Court records say the Rosbergs' company, Nebraska's Finest Meats, in fall 2011 sold 2,600 pounds of ground beef labeled USDA inspected to Omaha Public Schools. The records say Paul Rosberg told his workers to mix meat that hadn't been inspected with meat that had been checked and deliver it to the school district in 10-pound rolls.
In another court case involving the Rosbergs' operations, in August a state judge dismissed a libel lawsuit Paul Rosberg had filed against an inspector of organic food.
Evrett Lunquist, of Raymond, had performed inspections at Rosberg's farm from 2003 until 2007 and reported Rosberg for suspected fraud to the U.S. Department of Agriculture. Rosberg said in his lawsuit that Lunquist misrepresented facts about the operation to the USDA.

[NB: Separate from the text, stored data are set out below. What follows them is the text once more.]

### src/gnn_aggr_consts.svh
`ifndef GNN_AGGR_CONSTS_SVH
`define GNN_AGGR_CONSTS_SVH

// engine size
`define NUM_EDGE_PE 4
`define PE_IDX_W 2

// graph limits
`define NODE_ID_W 7
`define MAX_DEGREE 8
`define DEGREE_W 4

// feature lanes and sums
`define LANE_W 8
`define AGG_W 11 // MAX_DEGREE * 255 fits

`endif

### src/gnn_aggr_pkg.sv
`include "gnn_aggr_consts.svh"

package gnn_aggr_pkg;

    typedef logic [`NODE_ID_W-1:0] node_id_t;
    typedef logic [`LANE_W-1:0] lane_t;
    typedef logic [`AGG_W-1:0] agg_t;
    typedef logic [`DEGREE_W-1:0] degree_t;

    // what a PE asks the graph memory for
    typedef enum logic {
        kind_neighbors = 1'b0,
        kind_feature   = 1'b1
    } req_kind_t;

    typedef struct packed {
        node_id_t  node;
        req_kind_t kind;
    } mem_req_t;

    typedef struct packed {
        node_id_t node;
        degree_t  degree;
        agg_t     sum0;
        agg_t     sum1;
    } agg_result_t;

    // graph load port target table
    typedef enum logic [1:0] {
        wr_degree   = 2'd0,
        wr_neighbor = 2'd1,
        wr_feature  = 2'd2
    } wr_kind_t;

endpackage

### src/edge_pe.sv
`timescale 1ns/100ps
`include "gnn_aggr_consts.svh"

module edge_pe import gnn_aggr_pkg::*; (
    input  logic                  clk,
    input  logic                  reset,
    input  logic                  start,
    input  node_id_t              start_node,
    input  logic                  mem_grant,
    input  logic                  resp_sos,
    input  logic                  resp_eos,
    input  logic [2*`LANE_W-1:0]  resp_data,
    input  degree_t               resp_degree,
    input  logic                  res_take,
    output logic                  idle,
    output logic                  mem_req,
    output req_kind_t             mem_req_kind,
    output node_id_t              mem_req_node,
    output logic                  res_valid,
    output agg_result_t           res_data
);

    localparam int IDX_W = $clog2(`MAX_DEGREE);

    typedef enum logic [2:0] {
        st_idle,
        st_req_neighbors,
        st_stream_neighbors,
        st_req_feature,
        st_wait_feature,
        st_done
    } state_t;

    state_t             state;
    node_id_t           target;
    node_id_t           nbr_ids [`MAX_DEGREE];
    logic [IDX_W-2:0]   fill_cnt;  // beats received, two ids each
    degree_t            degree_q;
    degree_t            fetch_ptr;
    agg_t               sum0;
    agg_t               sum1;
    lane_t              lane0;
    lane_t              lane1;
    node_id_t           id_lo;
    node_id_t           id_hi;

    assign id_lo = resp_data[`NODE_ID_W-1:0];
    assign id_hi = resp_data[2*`NODE_ID_W-1:`NODE_ID_W];
    assign lane0 = resp_data[`LANE_W-1:0];
    assign lane1 = resp_data[2*`LANE_W-1:`LANE_W];

    always_ff @(posedge clk) begin
        if (reset) begin
            state     <= st_idle;
            fill_cnt  <= '0;
            fetch_ptr <= '0;
        end else begin
            case (state)
                st_idle: begin
                    if (start) begin
                        fill_cnt  <= '0;
                        fetch_ptr <= '0;
                        state     <= st_req_neighbors;
                    end
                end
                st_req_neighbors: begin
                    if (mem_grant) begin
                        state <= st_stream_neighbors;
                    end
                end
                st_stream_neighbors: begin
                    // one beat every cycle until eos
                    fill_cnt <= fill_cnt + 1'b1;
                    if (resp_eos) begin
                        state <= (resp_degree == '0) ? st_done : st_req_feature;
                    end
                end
                st_req_feature: begin
                    if (mem_grant) begin
                        state <= st_wait_feature;
                    end
                end
                st_wait_feature: begin
                    if (resp_eos) begin
                        fetch_ptr <= fetch_ptr + 1'b1;
                        if (fetch_ptr + 1'b1 == degree_q) begin
                            state <= st_done;
                        end else begin
                            state <= st_req_feature;
                        end
                    end
                end
                st_done: begin
                    if (res_take) begin
                        state <= st_idle;
                    end
                end
                default: state <= st_idle;
            endcase
        end
    end

    always_ff @(posedge clk) begin
        if (state == st_idle && start) begin
            target <= start_node;
            sum0   <= '0;
            sum1   <= '0;
        end
        if (state == st_stream_neighbors) begin
            nbr_ids[{fill_cnt, 1'b0}] <= id_lo;
            nbr_ids[{fill_cnt, 1'b1}] <= id_hi;
            if (resp_sos) begin
                degree_q <= resp_degree;
            end
        end
        if (state == st_wait_feature && resp_eos) begin
            sum0 <= sum0 + agg_t'(lane0);
            sum1 <= sum1 + agg_t'(lane1);
        end
    end

    assign idle         = (state == st_idle);
    assign mem_req      = (state == st_req_neighbors) || (state == st_req_feature);
    assign mem_req_kind = (state == st_req_feature) ? kind_feature : kind_neighbors;
    assign mem_req_node = (state == st_req_feature) ? nbr_ids[fetch_ptr[IDX_W-1:0]] : target;

    assign res_valid       = (state == st_done);
    assign res_data.node   = target;
    assign res_data.degree = degree_q;
    assign res_data.sum0   = sum0;
    assign res_data.sum1   = sum1;

endmodule

### config.mk
export PLATFORM = sky130hd
export DESIGN_NAME = edge_pe
export DESIGN_NICKNAME = d
export VERILOG_FILES = /design/src/gnn_aggr_pkg.sv /design/src/edge_pe.sv
export VERILOG_INCLUDE_DIRS = /design/src
export SDC_FILE = /design/constraint.sdc
export NUM_CORES = 1
export LEC_CHECK = 0
export ABC_AREA = 1
export BUFFER_PORTS_ARGS = -buffer_cell sky130_fd_sc_hd__buf_2
export CAP_MARGIN = 20
export CORE_MARGIN = 1.5
export CORE_UTILIZATION = 55
export DETAILED_ROUTE_END_ITERATION = 7
export GPL_TIMING_DRIVEN = 0
export PLACE_DENSITY = 0.81
export SYNTH_ARGS = -nofsm -noshare
export SYNTH_HDL_FRONTEND = slang
export SYNTH_SLANG_ARGS = --single-unit
### constraint.sdc
create_clock -name clk -period 4.1 [get_ports clk]
set_clock_uncertainty 0.15 [all_clocks]
set_input_delay 0.41 -clock clk [delete_from_list [all_inputs] [get_ports clk]]
set_output_delay 0.41 -clock clk [all_outputs]
set_load 0.01 [all_outputs]
* After elaboration in Yosys (flattened, before gate mapping) *
Memory sizes are Yosys's and may differ from the RTL's. A register that Yosys moved wholly into a read port is not among the register bits.
Index checks and enable logic that the tools add are counted.

word-level totals
  RAM bits = 56
  word-level logic and storage cells = 59
  register bits after elaboration = 42
  input port bits = 34
  latch bits = 0
  bits in read-only memories = 0
  output and inout bits = 44
  memories = 1

memory list
  name     words  width  rd ports  clocked after memory_dff  write ports  RTL line       RTL
  nbr_ids  8      7      1         1                         2            edge_pe.sv:36  node_id_t nbr_ids [`MAX_DEGREE];

operators by class
  eq/ne operators = 12
  multiplexer cells = 23
  multiply operators = 0
  bitwise logic cells = 0
  div/mod/pow operators = 0
  order comparisons = 0
  reduce and logical (&&, ||, !) cells = 12
  add/sub/neg operators = 4
  shifts and indexed selects = 0

operators with widths
  kind                                                                    number
  11-bit two-way mux                                                      3
  3-bit two-way mux                                                       10
  11-bit by 8-bit adder with 11-bit output                                2
  3-bit case mux with 6 select lines                                      1
  2-bit inequality test (second input constant)                           6
  4-bit two-way mux                                                       2
  4-bit case mux with 2 select lines                                      1
  7-bit two-way mux                                                       1
  3-bit by 2-bit equality test with 1-bit output (second input constant)  2
  3-bit equality test (second input constant)                             2
  6-bit AND reduction                                                     1
  2-bit nonzero test                                                      3
  4-bit by 1-bit adder with 4-bit output (second input constant)          1
  4-bit equality test                                                     1
  4-bit zero test                                                         1
  2-bit case mux with 2 select lines                                      1
  2-bit AND reduction                                                     2
  3-bit by 1-bit equality test with 1-bit output (second input constant)  1
  3-bit zero test                                                         1
  1-bit two-way mux                                                       3
  3-bit AND reduction                                                     1
  2-bit by 1-bit adder with 2-bit output (second input constant)          1
  1-bit logical AND                                                       2
  2-bit two-way mux                                                       1
  1-bit logical OR                                                        1

* Longest topological paths before layout *
  word-level depth = 5
  depth in mapped cells = 11
  mapped depth without buffers = 11

* Least setup slack after synthesis *
No wires, ideal clock.

  kind = reg2reg
  start point = reg state[1]
  end point = reg with a tool-made name
  setup time = 0.134 ns
  period minus slack after synthesis = 2.017 ns
  path buffers = 0
  data arrival time = 1.733 ns
  cell stages (with the launch flop) = 9
  slack = 2.083 ns
  required time = 3.816 ns
  path through = dfxtp_1 -> inv_2 -> nand2_1 -> nor2_1 -> nand2_1 -> nand2_1 -> inv_1 -> nor2_1 -> a211oi_2

RTL lines
  element                   RTL line       RTL
  start: declaration        edge_pe.sv:34  state_t state;
  start signal: assignment  edge_pe.sv:54  state <= st_idle;
  start signal: assignment  edge_pe.sv:63  state <= st_req_neighbors;
  start signal: assignment  edge_pe.sv:68  state <= st_stream_neighbors;

==> flow_summary.json <==
{
  "die_x_um": 97.3,
  "drive_gt1_share_pct": 20.1,
  "ir_drop_uv": 301,
  "cp_data_required_time_ns": 3.54,
  "crit_path_end": "mem_req_node[0]",
  "cp_max_fo": 10,
  "path_cells": "buf_2 > clkbuf_1 > o21ai_0 > o211ai_1 > o211ai_1 > nand2_1 > buf_2",
  "reg2regPathDepth": 8,
  "cap_violations": 0,
  "yosysWarningCount": 0,
  "timing.fmax_mhz": 373,
  "clock-root-buffer": "clkbuf_8",
  "antenna_left": 0,
  "wl_per_cell_um": 16.3,
  "clk_path_buf_depth": 2,
  "drc": 0,
  "cp-end-kind": "primary output",
  "initial_core_util_pct": 56.3,
  "status": "completed",
  "ios": 78,
  "slew_headroom_pct": 33.1,
  "hpwl_mm": 8.04,
  "critPathMaxStageDelay_ns": 0.42,
  "critPathArrivalTime_ns": 2.12,
  "period_share_pct": 65.4,
  "slew_violations": 0,
  "fp-row-count": 34,
  "r2r_start": "state[1]$_SDFFE_PP0P_",
  "tightest_slew_ns": 1.00,
  "drt-initial-drc-count": 252,
  "clk_latency_ns": 0.37,
  "slowest_stage": "clkbuf_1",
  "die_h_um": 97.3,
  "htree_levels": 3,
  "synth-seq-cells": 101,
  "ys_seq_area_share_pct": 59.6,
  "grt_antenna_before_repair": 0,
  "r2r_slack_ns": 1.63,
  "die_area_um2": 9460,
  "holdCritPathClass": "in2reg",
  "grt_pass1_vias": 3801,
  "pwr_density_cell_nw_per_um2": 504,
  "synth_area_per_cell_um2": 10.2,
  "fin_setup_tns_ns": 0,
  "cts_tree": "yes",
  "synth_nets": 538,
  "core_area_um2": 8680,
  "grt.overflow.total": 0,
  "grt_pass1_wl_mm": 18.1,
  "num_vias": 3832,
  "rsz0062_at_grt": "false",
  "syn_area_um2": 4890,
  "hold_slack_ns": 0.0666,
  "cts_resized": 0,
  "cts_setup_buffers": 0,
  "clk_pin_slew_ns": 0.10,
  "finalCoreUtilization_pct": 65.0,
  "startpoint_type": "register",
  "detail_route.vias_per_cell": 5.59,
  "finalSetupViolCount": 0,
  "nNetsFinal": 629,
  "track_usage_pct": 24.3,
  "hold_violations": 0,
  "gp_congestion": 0.890,
  "wl_mm": 11.2,
  "setup.worst_path.class": "reg2out",
  "synthCells": 481,
  "first_pass_iters": 5,
  "insertedDiodeCount": 0,
  "hold_buffers": 0,
  "min_period_ns": 2.68,
  "leakage_nw": 2.35,
  "cts_sinks": 101,
  "grt_max_degree": 24,
  "areaGrowthSynthToFinish_pct": 15.4,
  "numCtsBuffers": 9,
  "portBuffers": 76,
  "netlist-cell-type-count": 37
}
[cells in the mapped netlist]
cell / count / area (µm²)
nand2_1: 75 / 282
buf_1: 1 / 3.75
nand2_2: 3 / 18.8
fa_1: 2 / 40.0
nand3_1: 17 / 85.1
a21o_1: 2 / 15.0
o21bai_1: 2 / 15.0
buf_4: 2 / 15.0
ha_1: 21 / 263
nand3_2: 1 / 10.0
a21oi_1: 30 / 150
o22ai_1: 1 / 6.26
nor2_4: 1 / 11.3
edfxtp_1: 89 / 2670
buf_6: 1 / 11.3
a21boi_0: 1 / 7.51
xor2_1: 1 / 8.76
clkbuf_1: 3 / 11.3
a22oi_1: 2 / 15.0
o21ai_1: 1 / 5.00
nand3_4: 1 / 17.5
a211oi_1: 1 / 7.51
a211oi_2: 1 / 12.5
a31oi_1: 4 / 25.0
inv_1: 44 / 165
o21ai_2: 1 / 8.76
o21a_1: 4 / 30.0
o211ai_1: 16 / 120
o21ai_0: 43 / 215
inv_2: 5 / 18.8
buf_2: 5 / 25.0
nor3_2: 1 / 10.0
nand4_1: 2 / 12.5
nor3_1: 3 / 15.0
xnor2_1: 2 / 17.5
nor2_1: 80 / 300
dfxtp_1: 12 / 240
[report_power, final]
part,total (mW),switching (mW),internal [mW]
registers,1.38,0.0808,1.29
clock network,0.632,0.348,0.284
logic,0.834,0.546,0.289
total,2.84,0.974,1.87
[worst max-delay path, delay by kind of cell (launching register included)]
family / cells / cell delay, ns
simple gates: 1 / 0.10
compound gates: 3 / 0.57
flops: 1 / 0.32
buf+inv: 3 / 0.79
[placed cells by master, fill, tap and decap left out, drive strengths merged, types with 2 or more instances in the layout]
| cell | count |
|---|---|
| a211oi | 2 |
| a21o | 2 |
| a21oi | 30 |
| a22oi | 2 |
| a31oi | 4 |
| buf | 89 |
| clkbuf | 14 |
| clkinvlp | 3 |
| dfxtp | 12 |
| edfxtp | 89 |
| fa | 2 |
| ha | 21 |
| inv | 49 |
| nand2 | 78 |
| nand3 | 19 |
| nand4 | 2 |
| nor2 | 81 |
| nor3 | 4 |
| o211ai | 16 |
| o21a | 4 |
| o21ai | 45 |
| o21bai | 2 |
| xnor2 | 2 |
[layer usage]
layer	wire length [µm]	part of all wire, %	up-vias	GRT usage [%]
met3	720	6.4	21	3.67
li1	-	-	1849	-
met1	4800	43	1814	32.3
met2	5440	49	148	40.9
met5	0	0	-	0
met4	238	2.1	0	9.01
[state kept, by name (all words and copies together), names as in the netlist, named ones only]
name / cells
fill_cnt: 2
degree_q: 4
sum0: 11
state: 3
sum1: 11
nbr_ids: 56
target: 7
fetch_ptr: 4
[metrics by stage]
| step | setup WS (ns) | instance area, µm² | power [mW] | instances |
|---|---|---|---|---|
| CTS | 1.43 | 5640 | 2.84 | 685 |
| detailed placement | 1.70 | 5450 | 2.23 | 669 |
| global route | 1.34 | 5640 | 2.99 | 685 |
| floorplan | 2.08 | 4890 | 1.93 | 481 |
| finish | 1.42 | 5640 | 2.84 | 685 |
| global placement | 1.72 | 5400 | 2.18 | 665 |
[layout make-up]
class | instances | area [µm²]
plain buffers | 12 | 66.3
flip-flops and latches | 101 | 2910
fillers | 724 | 3040
well taps | 108 | 135
multi-input cells | 319 | 1720
clock inverters | 5 | 61.3
inverters | 49 | 184
clock buffers | 11 | 131
repair buffers | 80 | 425
[cell families (layout without fill, tap and decap cells)]
group	after synthesis	in the layout	synth area share, %
XOR/XNOR	3	3	0.538
flip-flops	101	101	59.6
AND/OR/NAND/NOR	184	184	15.6
buffers and inverters	61	157	5.12
adder cells (fa/ha/maj)	23	23	6.20
AO/OA/AOI/OAI	109	109	13.0
[worst min path at each step]
stage,start,end,slack (ns),depth (start not counted)
finish,start_node[6],target[6]$_DFFE_PP_,0.07,1
global route,start_node[1],target[1]$_DFFE_PP_,0.06,1
CTS,start_node[1],target[1]$_DFFE_PP_,0.06,1
floorplan,fetch_ptr[3]$_SDFFE_PP0P_,fetch_ptr[3]$_SDFFE_PP0P_,0.32,2
global placement,fetch_ptr[3]$_SDFFE_PP0P_,fetch_ptr[3]$_SDFFE_PP0P_,0.33,2
detailed placement,fetch_ptr[3]$_SDFFE_PP0P_,fetch_ptr[3]$_SDFFE_PP0P_,0.34,2
Power figures use the tool's default switching activity.
--- src/include/rx_align_params.svh ---
`ifndef RX_ALIGN_PARAMS_SVH
`define RX_ALIGN_PARAMS_SVH

// Channel geometry
`define RXA_NUM_CHANNELS      2
`define RXA_BITS_PER_CHANNEL  80

// Strobe search words, 40 bits each
`define RXA_WORD_BITS         40
`define RXA_WORDS_PER_CHANNEL 2
`define RXA_WD_SEL_BITS       8  // Full field width of the word select

// Alignment FIFO, depth 8
`define RXA_FIFO_AD_WIDTH     3

// Counters
`define RXA_INTV_BITS         16
`define RXA_DLY_BITS          3

`endif

--- src/rtl/rx_align_pkg.sv ---
`include "rx_align_params.svh"

package rx_align_pkg;

  ////////////////////////////////////////////////////////////
  // One channel word, seen two ways
  ////////////////////////////////////////////////////////////

  typedef union packed {
    logic [`RXA_BITS_PER_CHANNEL-1:0] flat;  // FIFO payload
    logic [`RXA_WORDS_PER_CHANNEL-1:0][`RXA_WORD_BITS-1:0] word;  // Strobe search words
  } chan_word_u;

  ////////////////////////////////////////////////////////////
  // Alignment controller states
  ////////////////////////////////////////////////////////////

  typedef enum logic [2:0] {
    st_idle       = 3'h0,
    st_online     = 3'h1,
    st_aligned    = 3'h2,
    st_err        = 3'h3,
    st_done       = 3'h4,
    st_soft_reset = 3'h5
  } rx_state_e;

endpackage

--- src/rtl/strobe_if.sv ---
`timescale 1ns/1ns
`include "rx_align_params.svh"

interface strobe_if;

  logic                         detect_en;   // Strobe search allowed
  logic                         soft_reset;  // One-cycle clear of sticky flags
  logic [`RXA_NUM_CHANNELS-1:0] stb_det;     // Registered strobe hit
  logic [`RXA_NUM_CHANNELS-1:0] first_stb;   // Sticky, set one cycle after first hit
  logic [`RXA_NUM_CHANNELS-1:0] fifo_wr;     // Sticky FIFO push

  modport decode (
    output stb_det,
    output first_stb,
    output fifo_wr,
    input  detect_en,
    input  soft_reset
  );

  modport exec (
    output detect_en,
    output soft_reset,
    input  first_stb,
    input  fifo_wr
  );

  modport result (
    input stb_det,
    input first_stb,
    input soft_reset
  );

endinterface

--- src/rtl/strobe_decode.sv ---
`timescale 1ns/1ns
`include "rx_align_params.svh"

module strobe_decode (
  input  logic                                              com_clk,
  input  logic                                              rst_com_n,
  input  rx_align_pkg::chan_word_u [`RXA_NUM_CHANNELS-1:0] rx_din,
  input  logic [`RXA_WD_SEL_BITS-1:0]                       rx_stb_wd_sel,
  input  logic [`RXA_WORD_BITS-1:0]                         rx_stb_bit_sel,
  strobe_if.decode                                          stb,
  output logic                                              rx_stb_pos_err,
  output logic                                              rx_stb_pos_coding_err
);

  localparam int NCH = `RXA_NUM_CHANNELS;

  logic [$clog2(`RXA_WD_SEL_BITS)-1:0] wd_idx;   // Lowest selected word
  logic [$clog2(`RXA_WORD_BITS)-1:0]   bit_idx;  // Highest selected bit
  logic [8:0]                          stb_pos;  // Up to 7*40+39
  logic [`RXA_WORD_BITS-1:0]           sel_word [NCH];
  logic [NCH-1:0]                      d_stb_det;

  ////////////////////////////////////////////////////////////
  // Strobe select decode
  ////////////////////////////////////////////////////////////

  always_comb
  begin
    wd_idx = '0;
    for (int w = `RXA_WD_SEL_BITS-1; w >= 0; w--)
      if (rx_stb_wd_sel[w])
        wd_idx = ($bits(wd_idx))'(w);
  end

  always_comb
  begin
    bit_idx = '0;
    for (int b = 0; b < `RXA_WORD_BITS; b++)
      if (rx_stb_bit_sel[b])
        bit_idx = ($bits(bit_idx))'(b);
  end

  // Word past the end of the channel reads zero
  always_comb
  begin
    for (int ch = 0; ch < NCH; ch++)
    begin
      sel_word[ch] = '0;
      for (int w = 0; w < `RXA_WORDS_PER_CHANNEL; w++)
        if ((|rx_stb_wd_sel) && (int'(wd_idx) == w))
          sel_word[ch] = rx_din[ch].word[w];
      d_stb_det[ch] = stb.detect_en & (|(sel_word[ch] & rx_stb_bit_sel));
    end
  end

  ////////////////////////////////////////////////////////////
  // Detection and sticky flags
  ////////////////////////////////////////////////////////////

  always_ff @(posedge com_clk or negedge rst_com_n)
  begin
    if (!rst_com_n)
    begin
      stb.stb_det   <= '0;
      stb.first_stb <= '0;
      stb.fifo_wr   <= '0;
    end
    else if (stb.soft_reset)
    begin
      stb.stb_det   <= '0;
      stb.first_stb <= '0;
      stb.fifo_wr   <= '0;
    end
    else
    begin
      stb.stb_det   <= d_stb_det;
      stb.first_stb <= stb.first_stb | stb.stb_det;  // Lags fifo_wr by a cycle
      stb.fifo_wr   <= stb.fifo_wr | d_stb_det;
    end
  end

  // Position check
  assign stb_pos = 9'(wd_idx) * 9'd40 + 9'(bit_idx);
  assign rx_stb_pos_err = (stb_pos > 9'(`RXA_BITS_PER_CHANNEL));
  assign rx_stb_pos_coding_err = ($countones(rx_stb_wd_sel) != 1) ||
                                 ($countones(rx_stb_bit_sel) != 1);

  // A channel is never counted aligned before its FIFO starts filling
  a_first_needs_wr : assert property (
    @(posedge com_clk) disable iff (!rst_com_n)
    (stb.first_stb & ~stb.fifo_wr) == '0
  );

endmodule

--- src/rtl/align_fifo.sv ---
`timescale 1ns/1ns
`include "rx_align_params.svh"

module align_fifo (
  input  logic                     com_clk,
  input  logic                     rst_com_n,
  input  logic                     soft_reset,
  input  logic                     push,
  input  logic                     pop,
  input  rx_align_pkg::chan_word_u din,
  output rx_align_pkg::chan_word_u head,
  output logic                     overflow
);

  localparam int AW    = `RXA_FIFO_AD_WIDTH;
  localparam int DEPTH = 1 << AW;

  logic [`RXA_BITS_PER_CHANNEL-1:0] mem [DEPTH];
  logic [AW:0]                      wr_ptr;  // Extra bit for wrap
  logic [AW:0]                      rd_ptr;
  logic                             full;
  logic                             empty;
  logic                             wr_en;
  logic                             rd_en;

  assign empty = (wr_ptr == rd_ptr);
  assign full  = (wr_ptr[AW] != rd_ptr[AW]) && (wr_ptr[AW-1:0] == rd_ptr[AW-1:0]);
  assign wr_en = push & (~full | pop);  // Pop frees the slot this cycle
  assign rd_en = pop & ~empty;

  always_ff @(posedge com_clk)
  begin
    if (wr_en)
      mem[wr_ptr[AW-1:0]] <= din.flat;
  end

  always_comb
    head.flat = mem[rd_ptr[AW-1:0]];  // Head visible without latency

  always_ff @(posedge com_clk or negedge rst_com_n)
  begin
    if (!rst_com_n)
    begin
      wr_ptr   <= '0;
      rd_ptr   <= '0;
      overflow <= 1'b0;
    end
    else if (soft_reset)
    begin
      wr_ptr   <= '0;
      rd_ptr   <= '0;
      overflow <= 1'b0;
    end
    else
    begin
      if (wr_en)
        wr_ptr <= wr_ptr + 1'b1;
      if (rd_en)
        rd_ptr <= rd_ptr + 1'b1;
      overflow <= push & full & ~pop;  // Word dropped
    end
  end

  a_no_pop_empty : assert property (
    @(posedge com_clk) disable iff (!rst_com_n)
    pop |-> !empty
  );

endmodule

Sugar company to default on USDA loan
FARGO, N.D. - American Crystal Sugar will default on a government loan of $71.2 million under a program that provides relief when a glut of sugar on the market depresses prices.
David Berg, the company's president and CEO, said that forfeiting the sugar put up as collateral was the best option, given the very low prices that sugar is fetching.
"Everything we have under loan we do intend to forfeit," Berg told the Forum newspaper. "Today, it's about the best place we have to sell sugar."
The loans end with the crop year, which concluded last Tuesday.
The forfeiture, which is the result of sugar being cheaper and more plentiful than at any time in the past decade, is under a U.S. Agriculture Department program. American Crystal Sugar holds about one-fifth of the $355 million in loans held by sugar processors at risk of defaulting.
The regional loan rate for sugar, for American Crystal and other processors in the area, is around 23 cents a pound. The market price for raw sugar is about 21 ½ cents a pound.
Berg said defaulting on the loan, which is a way the government supports the price of sugar, does not present a financial hit for American Crystal.
"Actually, it's beneficial to our financial health," he said. "This is the way the sugar program is intended to work."
The forfeited sugar will remain in warehouses until the government decides what to do with it.
Soybeans rapidly mature in Minnesota
ST. PAUL, Minn. - Soybean maturity has rapidly advanced in Minnesota in the last week, but soybean maturity still lags behind the normal pace.
The U.S. Department of Agriculture said Monday that 40 percent of Minnesota's soybean crop has reached maturity.
That compares with a normal rate of 66 percent by this time of year. But it's a big advance from last week, when only 9 percent of soybeans were mature.
Ninety-three percent of the soybean crop was turning yellow or beyond, six days behind normal.
Soybean harvest has begun and is 9 percent complete.
Minnesota's corn crop also is behind in development. The USDA says 41 percent of Minnesota's corn was mature, compared with last year's 98 percent.